B&W,  Daily photo,  Rome,  Winter

An Antique Shop in via Cadorna

I made this frame with a Bessa R2 paired to a Nokton Classic 35mm f/1.4, loaded with Kodak Tri-X 400. That combination has a way of imposing its character on an image, and here it played straight into the atmosphere of the scene.

The urn in the foreground caught my attention first, its surface worn and flaking, the sort of texture that Tri-X renders with a quiet authority. Its reflection in the shop window doubled the presence without turning the composition into a perfect mirror—imperfections in the glass kept it alive. The rust-speckled lamp leans towards it, both physically and compositionally, as though curious about the object’s past.

I exposed for the mid-tones, letting the highlights from the hanging lamp hold just enough detail to avoid blowing out, and allowing the shadows to deepen without smothering what they hid. At f/1.4, the Nokton’s signature softness and gentle vignetting gave the background—a scattered collection of chairs, cupboards, and bottles—a dreamlike fall-off.
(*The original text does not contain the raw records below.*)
File: src/rtl/bus_master_dma.sv
// bus_master_dma: shared-bus initiator that copies len words from src to dst.
// Optional macro BUS_MASTER_DMA_FAIR_EN releases the bus for one cycle between words.
module bus_master_dma #(
    parameter int ADDR_W = 8,
    parameter int DATA_W = 32,
    parameter int LEN_W  = 4
) (
    input  logic              clk,
    input  logic              reset,
    input  logic              start,
    input  logic [ADDR_W-1:0] src_addr,
    input  logic [ADDR_W-1:0] dst_addr,
    input  logic [LEN_W-1:0]  len,
    output logic              busy,
    output logic              done,
    output logic              m_req,
    input  logic              m_grant,
    output logic              m_cmd,
    output logic              m_wr,
    output logic [ADDR_W-1:0] m_addr,
    output logic [DATA_W-1:0] m_dout,
    input  logic [DATA_W-1:0] m_din
);

    localparam logic [2:0] S_IDLE = 3'd0;
    localparam logic [2:0] S_REQ  = 3'd1;
    localparam logic [2:0] S_RD   = 3'd2;
    localparam logic [2:0] S_RDW  = 3'd3;
    localparam logic [2:0] S_WR   = 3'd4;
    localparam logic [2:0] S_DONE = 3'd5;
    localparam logic [2:0] S_REL  = 3'd6;

    logic [2:0]        r_state;
    logic [2:0]        w_next;
    logic [ADDR_W-1:0] r_src;
    logic [ADDR_W-1:0] r_dst;
    logic [LEN_W-1:0]  r_len;
    logic [LEN_W-1:0]  r_idx;
    logic [DATA_W-1:0] r_data;
    logic              w_last;
    logic [ADDR_W-1:0] w_addr;

    assign w_last = (r_idx == (r_len - LEN_W'(1)));

    // Next-state decode; grant loss simply holds the current phase.
    always_comb begin
        w_next = r_state;
        case (r_state)
            S_IDLE: begin
                if (start) begin
                    w_next = (len != '0) ? S_REQ : S_DONE;
                end
            end
            S_REQ: begin
                if (m_grant) begin
                    w_next = S_RD;
                end
            end
            S_RD: begin
                if (m_grant) begin
                    w_next = S_RDW;
                end
            end
            S_RDW: begin
                w_next = S_WR;
            end
            S_WR: begin
                if (m_grant) begin
                    if (w_last) begin
                        w_next = S_DONE;
                    end else begin
`ifdef BUS_MASTER_DMA_FAIR_EN
                        w_next = S_REL;
`else
                        w_next = S_RD;
`endif
                    end
                end
            end
            S_DONE: begin
                w_next = S_IDLE;
            end
            S_REL: begin
                w_next = S_REQ;
            end
            default: begin
                w_next = S_IDLE;
            end
        endcase
    end

    // State register, descriptor latch, word index and read-data capture.
    always_ff @(posedge clk) begin
        if (reset) begin
            r_state <= S_IDLE;
            r_src   <= '0;
            r_dst   <= '0;
            r_len   <= '0;
            r_idx   <= '0;
            r_data  <= '0;
        end else begin
            r_state <= w_next;
            if (r_state == S_IDLE && start && len != '0) begin
                r_src <= src_addr;
                r_dst <= dst_addr;
                r_len <= len;
                r_idx <= '0;
            end
            if (r_state == S_RDW) begin
                r_data <= m_din;
            end
            if (r_state == S_WR && m_grant && !w_last) begin
                r_idx <= r_idx + LEN_W'(1);
            end
        end
    end

    // Bus address: source side in RD, destination side in WR, wrapping in ADDR_W bits.
    always_comb begin
        w_addr = '0;
        if (r_state == S_RD) begin
            w_addr = r_src + ADDR_W'(r_idx);
        end else if (r_state == S_WR) begin
            w_addr = r_dst + ADDR_W'(r_idx);
        end
    end

    assign busy   = (r_state != S_IDLE);
    assign done   = (r_state == S_DONE);
    assign m_req  = (r_state == S_REQ) || (r_state == S_RD) ||
                    (r_state == S_RDW) || (r_state == S_WR);
    assign m_wr   = (r_state == S_WR);
    assign m_cmd  = ((r_state == S_RD) || (r_state == S_WR)) && m_grant;
    assign m_addr = w_addr;
    assign m_dout = r_data;

endmodule
### config.mk
export PLATFORM = sky130hd
export DESIGN_NAME = pipe_hazard_ctrl
export DESIGN_NICKNAME = d
export VERILOG_FILES = /design/src/rtl/pipe_hazard_ctrl.sv
export SDC_FILE = /design/constraint.sdc
export NUM_CORES = 1
export LEC_CHECK = 0
export ABC_AREA = 1
export ABC_CLOCK_PERIOD_IN_PS = 2950
export CAP_MARGIN = 15
export CORE_UTILIZATION = 43
export DETAILED_ROUTE_END_ITERATION = 10
export PLACE_DENSITY = 0.88
export REMOVE_ABC_BUFFERS = 1
export SETUP_SLACK_MARGIN = 0.5
export SYNTH_ARGS = -nofsm -noshare
export SYNTH_HDL_FRONTEND = slang
export SYNTH_SLANG_ARGS = --single-unit
### constraint.sdc
create_clock -name clk -period 2.95 [get_ports clk]
set_input_delay 0.885 -clock clk [delete_from_list [all_inputs] [get_ports clk]]
set_output_delay 0.885 -clock clk [all_outputs]
set_load 0.05 [all_outputs]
Tri-X at 400 brought its familiar grain, neither clinical nor overwhelming, but organic, as if it were another layer of dust from the shop itself. The Bessa’s rangefinder view kept me anchored to the essentials—form, light, and timing—while the limitations of film slowed the process enough to see the scene for what it was: a moment of stillness, steeped in the weight of objects that have survived countless other moments.